Supplied data ▸
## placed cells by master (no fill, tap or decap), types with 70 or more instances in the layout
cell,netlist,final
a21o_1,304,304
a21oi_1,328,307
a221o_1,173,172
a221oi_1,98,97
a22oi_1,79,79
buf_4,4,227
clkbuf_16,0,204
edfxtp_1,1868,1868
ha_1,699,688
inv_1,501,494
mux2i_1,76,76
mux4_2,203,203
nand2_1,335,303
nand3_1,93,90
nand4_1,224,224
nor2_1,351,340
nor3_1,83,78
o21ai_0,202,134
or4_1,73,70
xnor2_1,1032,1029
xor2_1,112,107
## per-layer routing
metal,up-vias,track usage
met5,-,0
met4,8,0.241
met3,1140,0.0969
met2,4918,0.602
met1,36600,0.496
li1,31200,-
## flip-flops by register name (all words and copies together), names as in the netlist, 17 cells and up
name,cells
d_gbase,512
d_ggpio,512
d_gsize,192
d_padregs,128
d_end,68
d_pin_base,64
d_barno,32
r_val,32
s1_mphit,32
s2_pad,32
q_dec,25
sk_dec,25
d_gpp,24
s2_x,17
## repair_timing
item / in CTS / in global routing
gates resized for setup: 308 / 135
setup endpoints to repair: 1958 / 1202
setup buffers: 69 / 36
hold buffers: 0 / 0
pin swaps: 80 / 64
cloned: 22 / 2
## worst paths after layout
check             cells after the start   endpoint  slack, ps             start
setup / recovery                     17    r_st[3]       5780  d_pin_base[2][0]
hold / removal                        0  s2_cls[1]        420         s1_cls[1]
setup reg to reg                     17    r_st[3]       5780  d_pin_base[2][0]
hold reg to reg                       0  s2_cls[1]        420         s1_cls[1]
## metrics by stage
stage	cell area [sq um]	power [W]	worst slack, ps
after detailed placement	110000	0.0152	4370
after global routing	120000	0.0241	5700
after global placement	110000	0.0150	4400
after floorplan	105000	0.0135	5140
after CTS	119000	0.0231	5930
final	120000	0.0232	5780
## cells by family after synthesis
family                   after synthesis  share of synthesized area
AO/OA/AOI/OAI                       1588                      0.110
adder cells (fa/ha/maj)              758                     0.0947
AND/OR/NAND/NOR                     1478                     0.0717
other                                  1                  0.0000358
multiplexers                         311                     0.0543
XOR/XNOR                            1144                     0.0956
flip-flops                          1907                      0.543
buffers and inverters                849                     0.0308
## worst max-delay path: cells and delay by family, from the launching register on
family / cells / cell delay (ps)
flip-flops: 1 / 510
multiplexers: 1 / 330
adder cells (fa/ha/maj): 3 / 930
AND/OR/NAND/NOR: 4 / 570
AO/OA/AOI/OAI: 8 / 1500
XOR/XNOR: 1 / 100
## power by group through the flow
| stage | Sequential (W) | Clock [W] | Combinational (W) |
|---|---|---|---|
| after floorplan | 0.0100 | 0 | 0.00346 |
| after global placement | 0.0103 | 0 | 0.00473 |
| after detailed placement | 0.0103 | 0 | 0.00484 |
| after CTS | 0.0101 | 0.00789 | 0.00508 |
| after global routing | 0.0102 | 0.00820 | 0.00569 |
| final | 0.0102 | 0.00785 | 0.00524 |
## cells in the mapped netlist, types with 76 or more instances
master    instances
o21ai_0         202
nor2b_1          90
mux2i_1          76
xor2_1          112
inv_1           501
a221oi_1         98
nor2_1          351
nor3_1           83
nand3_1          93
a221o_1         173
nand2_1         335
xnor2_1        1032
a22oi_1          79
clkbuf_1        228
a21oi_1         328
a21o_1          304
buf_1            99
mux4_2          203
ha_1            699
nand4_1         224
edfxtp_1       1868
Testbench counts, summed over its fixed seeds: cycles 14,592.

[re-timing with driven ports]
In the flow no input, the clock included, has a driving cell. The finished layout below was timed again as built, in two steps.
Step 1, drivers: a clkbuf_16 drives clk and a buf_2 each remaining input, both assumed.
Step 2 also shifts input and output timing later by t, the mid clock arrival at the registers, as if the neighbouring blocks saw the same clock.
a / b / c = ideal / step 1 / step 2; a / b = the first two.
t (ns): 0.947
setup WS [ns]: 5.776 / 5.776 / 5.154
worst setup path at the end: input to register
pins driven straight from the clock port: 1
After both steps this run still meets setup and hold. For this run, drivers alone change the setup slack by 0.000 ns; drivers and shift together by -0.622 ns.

--

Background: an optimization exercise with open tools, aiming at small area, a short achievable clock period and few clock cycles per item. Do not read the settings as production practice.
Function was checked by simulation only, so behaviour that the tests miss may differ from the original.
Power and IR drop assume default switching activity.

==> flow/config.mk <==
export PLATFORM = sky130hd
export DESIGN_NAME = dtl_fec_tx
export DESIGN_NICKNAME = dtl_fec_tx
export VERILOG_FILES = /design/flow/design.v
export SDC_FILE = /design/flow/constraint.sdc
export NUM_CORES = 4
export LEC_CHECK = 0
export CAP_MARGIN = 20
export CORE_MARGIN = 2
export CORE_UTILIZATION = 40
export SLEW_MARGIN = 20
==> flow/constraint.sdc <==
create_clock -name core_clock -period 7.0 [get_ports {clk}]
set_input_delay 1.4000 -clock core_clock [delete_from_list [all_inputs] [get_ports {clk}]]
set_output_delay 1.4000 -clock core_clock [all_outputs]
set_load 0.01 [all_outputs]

...

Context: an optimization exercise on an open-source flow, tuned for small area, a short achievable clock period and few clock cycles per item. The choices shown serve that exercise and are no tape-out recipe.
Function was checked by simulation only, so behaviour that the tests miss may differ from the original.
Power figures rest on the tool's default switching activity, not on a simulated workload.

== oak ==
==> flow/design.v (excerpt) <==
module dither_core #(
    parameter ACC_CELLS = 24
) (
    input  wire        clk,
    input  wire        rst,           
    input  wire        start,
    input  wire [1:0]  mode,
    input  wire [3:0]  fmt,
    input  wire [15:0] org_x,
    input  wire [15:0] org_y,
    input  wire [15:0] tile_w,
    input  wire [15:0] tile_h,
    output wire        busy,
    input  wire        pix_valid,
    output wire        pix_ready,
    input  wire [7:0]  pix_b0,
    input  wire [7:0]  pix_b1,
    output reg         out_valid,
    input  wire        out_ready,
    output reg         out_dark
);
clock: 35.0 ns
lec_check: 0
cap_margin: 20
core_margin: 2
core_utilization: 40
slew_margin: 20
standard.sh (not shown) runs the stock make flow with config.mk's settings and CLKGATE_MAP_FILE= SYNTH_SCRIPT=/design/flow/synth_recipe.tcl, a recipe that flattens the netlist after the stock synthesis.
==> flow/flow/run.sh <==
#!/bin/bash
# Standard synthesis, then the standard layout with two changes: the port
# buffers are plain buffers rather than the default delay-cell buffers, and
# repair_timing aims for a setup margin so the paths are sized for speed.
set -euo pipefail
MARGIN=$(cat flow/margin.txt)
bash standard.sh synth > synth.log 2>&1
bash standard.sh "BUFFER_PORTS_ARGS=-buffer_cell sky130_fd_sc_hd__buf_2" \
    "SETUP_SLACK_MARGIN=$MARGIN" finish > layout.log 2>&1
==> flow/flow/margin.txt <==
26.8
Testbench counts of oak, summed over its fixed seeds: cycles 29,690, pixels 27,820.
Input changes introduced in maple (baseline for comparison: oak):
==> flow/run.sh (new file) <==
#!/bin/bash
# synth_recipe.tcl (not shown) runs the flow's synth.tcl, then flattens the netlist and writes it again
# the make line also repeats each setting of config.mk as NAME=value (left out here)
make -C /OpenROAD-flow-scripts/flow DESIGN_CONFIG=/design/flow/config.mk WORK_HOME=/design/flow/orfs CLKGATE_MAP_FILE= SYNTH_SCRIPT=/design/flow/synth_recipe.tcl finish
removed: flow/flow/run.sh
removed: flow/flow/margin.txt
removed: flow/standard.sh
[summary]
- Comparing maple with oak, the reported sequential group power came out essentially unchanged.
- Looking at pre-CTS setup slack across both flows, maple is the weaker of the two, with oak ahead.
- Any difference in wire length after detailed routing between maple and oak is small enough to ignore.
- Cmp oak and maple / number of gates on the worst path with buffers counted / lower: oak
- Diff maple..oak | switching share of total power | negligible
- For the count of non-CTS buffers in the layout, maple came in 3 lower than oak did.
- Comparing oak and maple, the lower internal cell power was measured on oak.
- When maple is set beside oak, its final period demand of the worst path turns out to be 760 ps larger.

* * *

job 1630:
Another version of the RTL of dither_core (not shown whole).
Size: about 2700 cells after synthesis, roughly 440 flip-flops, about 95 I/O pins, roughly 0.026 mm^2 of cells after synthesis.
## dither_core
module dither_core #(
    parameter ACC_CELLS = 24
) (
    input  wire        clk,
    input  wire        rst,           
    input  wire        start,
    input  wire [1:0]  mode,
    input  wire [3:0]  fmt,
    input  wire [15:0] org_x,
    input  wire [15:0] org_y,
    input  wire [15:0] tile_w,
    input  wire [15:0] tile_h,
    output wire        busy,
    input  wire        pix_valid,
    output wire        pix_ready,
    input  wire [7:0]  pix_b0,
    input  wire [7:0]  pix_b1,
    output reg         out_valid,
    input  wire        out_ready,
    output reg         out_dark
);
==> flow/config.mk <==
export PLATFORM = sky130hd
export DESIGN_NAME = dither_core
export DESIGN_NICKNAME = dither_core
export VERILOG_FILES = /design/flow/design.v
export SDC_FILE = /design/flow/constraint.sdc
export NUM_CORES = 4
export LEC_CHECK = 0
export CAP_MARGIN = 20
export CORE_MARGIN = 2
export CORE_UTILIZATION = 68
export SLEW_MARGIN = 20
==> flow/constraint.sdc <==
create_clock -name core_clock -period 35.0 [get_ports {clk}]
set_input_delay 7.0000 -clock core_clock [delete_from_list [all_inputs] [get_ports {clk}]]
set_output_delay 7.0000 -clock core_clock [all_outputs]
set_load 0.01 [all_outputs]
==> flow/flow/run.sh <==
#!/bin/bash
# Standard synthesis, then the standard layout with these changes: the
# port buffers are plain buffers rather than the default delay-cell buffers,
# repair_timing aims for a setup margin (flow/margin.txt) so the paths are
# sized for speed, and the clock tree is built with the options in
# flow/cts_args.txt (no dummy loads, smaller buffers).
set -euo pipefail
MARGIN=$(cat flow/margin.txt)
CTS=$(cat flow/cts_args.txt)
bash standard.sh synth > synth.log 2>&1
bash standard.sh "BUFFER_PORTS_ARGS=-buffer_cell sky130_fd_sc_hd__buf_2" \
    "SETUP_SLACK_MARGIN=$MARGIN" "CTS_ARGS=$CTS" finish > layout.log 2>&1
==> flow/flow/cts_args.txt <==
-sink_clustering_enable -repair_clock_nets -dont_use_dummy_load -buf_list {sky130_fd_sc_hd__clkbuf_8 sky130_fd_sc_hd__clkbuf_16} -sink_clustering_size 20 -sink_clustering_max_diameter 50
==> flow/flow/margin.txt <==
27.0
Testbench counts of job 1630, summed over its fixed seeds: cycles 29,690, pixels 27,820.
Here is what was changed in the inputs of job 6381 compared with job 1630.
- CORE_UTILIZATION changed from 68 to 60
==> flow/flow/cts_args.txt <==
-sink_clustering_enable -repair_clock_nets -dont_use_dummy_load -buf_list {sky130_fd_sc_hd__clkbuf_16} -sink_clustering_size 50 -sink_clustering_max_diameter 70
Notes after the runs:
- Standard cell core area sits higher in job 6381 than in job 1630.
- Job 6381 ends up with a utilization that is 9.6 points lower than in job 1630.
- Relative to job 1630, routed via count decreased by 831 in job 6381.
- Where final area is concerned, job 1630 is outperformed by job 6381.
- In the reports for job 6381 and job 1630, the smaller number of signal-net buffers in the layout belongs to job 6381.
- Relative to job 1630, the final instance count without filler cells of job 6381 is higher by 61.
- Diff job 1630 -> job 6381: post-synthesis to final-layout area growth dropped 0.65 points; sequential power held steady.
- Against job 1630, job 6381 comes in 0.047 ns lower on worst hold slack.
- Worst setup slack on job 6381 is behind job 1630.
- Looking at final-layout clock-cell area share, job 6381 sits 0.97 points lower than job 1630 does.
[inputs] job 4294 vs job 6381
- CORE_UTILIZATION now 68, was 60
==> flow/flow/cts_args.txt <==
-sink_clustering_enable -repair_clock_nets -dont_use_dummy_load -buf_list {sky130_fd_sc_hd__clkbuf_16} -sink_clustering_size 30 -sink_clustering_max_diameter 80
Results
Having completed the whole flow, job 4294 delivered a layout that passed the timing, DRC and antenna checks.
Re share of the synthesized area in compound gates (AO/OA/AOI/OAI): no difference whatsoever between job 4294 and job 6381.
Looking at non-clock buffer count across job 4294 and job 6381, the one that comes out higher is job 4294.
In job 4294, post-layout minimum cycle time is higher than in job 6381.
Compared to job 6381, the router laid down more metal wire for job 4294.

Required work ▸
Would you please copy exactly the part of the entries above that begins at the line containing "d_pin_base,64" and ends at the line containing "hold reg to", both lines included?

Exercise answer ▸
d_pin_base,64
d_barno,32
r_val,32
s1_mphit,32
s2_pad,32
q_dec,25
sk_dec,25
d_gpp,24
s2_x,17
## repair_timing
item / in CTS / in global routing
gates resized for setup: 308 / 135
setup endpoints to repair: 1958 / 1202
setup buffers: 69 / 36
hold buffers: 0 / 0
pin swaps: 80 / 64
cloned: 22 / 2
## worst paths after layout
check             cells after the start   endpoint  slack, ps             start
setup / recovery                     17    r_st[3]       5780  d_pin_base[2][0]
hold / removal                        0  s2_cls[1]        420         s1_cls[1]
setup reg to reg                     17    r_st[3]       5780  d_pin_base[2][0]
hold reg to reg                       0  s2_cls[1]        420         s1_cls[1]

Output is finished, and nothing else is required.